### TASK REQUIREMENTS
Your answer must match the entries below word for word.

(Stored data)
* * * * * * * * *

--- src/flat_wrapper.sv ---
// flat-port wrapper written by rule: the top's interface ports become plain ports
module hazard_ctrl_flat import core_pkg::*;
#(
  parameter int unsigned MULDIV_LAT = 4,
  parameter int unsigned CNT_W      = 3
)
  (clk, rst_n, hz_Rs1D, hz_Rs2D, hz_RdD, hz_RegWriteD, hz_LoadD, hz_MulDivD, hz_PCSrcE, hz_Forward_AE, hz_Forward_BE, hz_StallF, hz_StallD, hz_StallE, hz_FlushD, hz_FlushE);
  hazard_ctrl_if hz_i ();
  input logic clk;
  input logic rst_n;
  input wire logic [$bits(hz_i.Rs1D)-1:0] hz_Rs1D;
  input wire logic [$bits(hz_i.Rs2D)-1:0] hz_Rs2D;
  input wire logic [$bits(hz_i.RdD)-1:0] hz_RdD;
  input wire logic [$bits(hz_i.RegWriteD)-1:0] hz_RegWriteD;
  input wire logic [$bits(hz_i.LoadD)-1:0] hz_LoadD;
  input wire logic [$bits(hz_i.MulDivD)-1:0] hz_MulDivD;
  input wire logic [$bits(hz_i.PCSrcE)-1:0] hz_PCSrcE;
  output wire logic [$bits(hz_i.Forward_AE)-1:0] hz_Forward_AE;
  output wire logic [$bits(hz_i.Forward_BE)-1:0] hz_Forward_BE;
  output wire logic [$bits(hz_i.StallF)-1:0] hz_StallF;
  output wire logic [$bits(hz_i.StallD)-1:0] hz_StallD;
  output wire logic [$bits(hz_i.StallE)-1:0] hz_StallE;
  output wire logic [$bits(hz_i.FlushD)-1:0] hz_FlushD;
  output wire logic [$bits(hz_i.FlushE)-1:0] hz_FlushE;
  assign hz_i.Rs1D = hz_Rs1D;
  assign hz_i.Rs2D = hz_Rs2D;
  assign hz_i.RdD = hz_RdD;
  assign hz_i.RegWriteD = hz_RegWriteD;
  assign hz_i.LoadD = hz_LoadD;
  assign hz_i.MulDivD = hz_MulDivD;
  assign hz_i.PCSrcE = hz_PCSrcE;
  assign hz_Forward_AE = hz_i.Forward_AE;
  assign hz_Forward_BE = hz_i.Forward_BE;
  assign hz_StallF = hz_i.StallF;
  assign hz_StallD = hz_i.StallD;
  assign hz_StallE = hz_i.StallE;
  assign hz_FlushD = hz_i.FlushD;
  assign hz_FlushE = hz_i.FlushE;
  hazard_ctrl #(.MULDIV_LAT(MULDIV_LAT), .CNT_W(CNT_W)) u_core (.clk(clk), .rst_n(rst_n), .hz(hz_i));
endmodule
--- config.mk ---
export PLATFORM = sky130hd
export DESIGN_NAME = hazard_ctrl_flat
export DESIGN_NICKNAME = d
export VERILOG_FILES = /design/src/rtl/core_pkg.sv /design/src/rtl/hazard_ctrl_if.sv /design/src/rtl/fwd_sel.sv /design/src/rtl/hazard_ctrl.sv /design/src/flat_wrapper.sv
export SDC_FILE = /design/constraint.sdc
export NUM_CORES = 1
export LEC_CHECK = 0
export ABC_AREA = 1
export BUFFER_PORTS_ARGS = -buffer_cell sky130_fd_sc_hd__buf_2
export CELL_PAD_IN_SITES_DETAIL_PLACEMENT = 0
export CELL_PAD_IN_SITES_GLOBAL_PLACEMENT = 1
export CORE_UTILIZATION = 40
export CTS_BUF_LIST = sky130_fd_sc_hd__clkbuf_2
export DETAILED_ROUTE_END_ITERATION = 16
export GPL_ROUTABILITY_DRIVEN = 1
export PLACE_DENSITY_LB_ADDON = 0.08
export SYNTH_ARGS = -nofsm -noshare
export SYNTH_HDL_FRONTEND = slang
export SYNTH_SLANG_ARGS = --single-unit
--- constraint.sdc ---
create_clock -name clk -period 1.75 [get_ports clk]
set_input_delay 0.175 -clock clk [delete_from_list [all_inputs] [get_ports clk]]
set_output_delay 0.175 -clock clk [all_outputs]
set_load 0.005 [all_outputs]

* * * * * * * * *

### RESULT OF THE TASK
--- src/flat_wrapper.sv ---
// flat-port wrapper written by rule: the top's interface ports become plain ports
module hazard_ctrl_flat import core_pkg::*;
#(
  parameter int unsigned MULDIV_LAT = 4,
  parameter int unsigned CNT_W      = 3
)
  (clk, rst_n, hz_Rs1D, hz_Rs2D, hz_RdD, hz_RegWriteD, hz_LoadD, hz_MulDivD, hz_PCSrcE, hz_Forward_AE, hz_Forward_BE, hz_StallF, hz_StallD, hz_StallE, hz_FlushD, hz_FlushE);
  hazard_ctrl_if hz_i ();
  input logic clk;
  input logic rst_n;
  input wire logic [$bits(hz_i.Rs1D)-1:0] hz_Rs1D;
  input wire logic [$bits(hz_i.Rs2D)-1:0] hz_Rs2D;
  input wire logic [$bits(hz_i.RdD)-1:0] hz_RdD;
  input wire logic [$bits(hz_i.RegWriteD)-1:0] hz_RegWriteD;
  input wire logic [$bits(hz_i.LoadD)-1:0] hz_LoadD;
  input wire logic [$bits(hz_i.MulDivD)-1:0] hz_MulDivD;
  input wire logic [$bits(hz_i.PCSrcE)-1:0] hz_PCSrcE;
  output wire logic [$bits(hz_i.Forward_AE)-1:0] hz_Forward_AE;
  output wire logic [$bits(hz_i.Forward_BE)-1:0] hz_Forward_BE;
  output wire logic [$bits(hz_i.StallF)-1:0] hz_StallF;
  output wire logic [$bits(hz_i.StallD)-1:0] hz_StallD;
  output wire logic [$bits(hz_i.StallE)-1:0] hz_StallE;
  output wire logic [$bits(hz_i.FlushD)-1:0] hz_FlushD;
  output wire logic [$bits(hz_i.FlushE)-1:0] hz_FlushE;
  assign hz_i.Rs1D = hz_Rs1D;
  assign hz_i.Rs2D = hz_Rs2D;
  assign hz_i.RdD = hz_RdD;
  assign hz_i.RegWriteD = hz_RegWriteD;
  assign hz_i.LoadD = hz_LoadD;
  assign hz_i.MulDivD = hz_MulDivD;
  assign hz_i.PCSrcE = hz_PCSrcE;
  assign hz_Forward_AE = hz_i.Forward_AE;
  assign hz_Forward_BE = hz_i.Forward_BE;
  assign hz_StallF = hz_i.StallF;
  assign hz_StallD = hz_i.StallD;
  assign hz_StallE = hz_i.StallE;
  assign hz_FlushD = hz_i.FlushD;
  assign hz_FlushE = hz_i.FlushE;
  hazard_ctrl #(.MULDIV_LAT(MULDIV_LAT), .CNT_W(CNT_W)) u_core (.clk(clk), .rst_n(rst_n), .hz(hz_i));
endmodule
--- config.mk ---
export PLATFORM = sky130hd
export DESIGN_NAME = hazard_ctrl_flat
export DESIGN_NICKNAME = d
export VERILOG_FILES = /design/src/rtl/core_pkg.sv /design/src/rtl/hazard_ctrl_if.sv /design/src/rtl/fwd_sel.sv /design/src/rtl/hazard_ctrl.sv /design/src/flat_wrapper.sv
export SDC_FILE = /design/constraint.sdc
export NUM_CORES = 1
export LEC_CHECK = 0
export ABC_AREA = 1
export BUFFER_PORTS_ARGS = -buffer_cell sky130_fd_sc_hd__buf_2
export CELL_PAD_IN_SITES_DETAIL_PLACEMENT = 0
export CELL_PAD_IN_SITES_GLOBAL_PLACEMENT = 1
export CORE_UTILIZATION = 40
export CTS_BUF_LIST = sky130_fd_sc_hd__clkbuf_2
export DETAILED_ROUTE_END_ITERATION = 16
export GPL_ROUTABILITY_DRIVEN = 1
export PLACE_DENSITY_LB_ADDON = 0.08
export SYNTH_ARGS = -nofsm -noshare
export SYNTH_HDL_FRONTEND = slang
export SYNTH_SLANG_ARGS = --single-unit
--- constraint.sdc ---
create_clock -name clk -period 1.75 [get_ports clk]
set_input_delay 0.175 -clock clk [delete_from_list [all_inputs] [get_ports clk]]
set_output_delay 0.175 -clock clk [all_outputs]
set_load 0.005 [all_outputs]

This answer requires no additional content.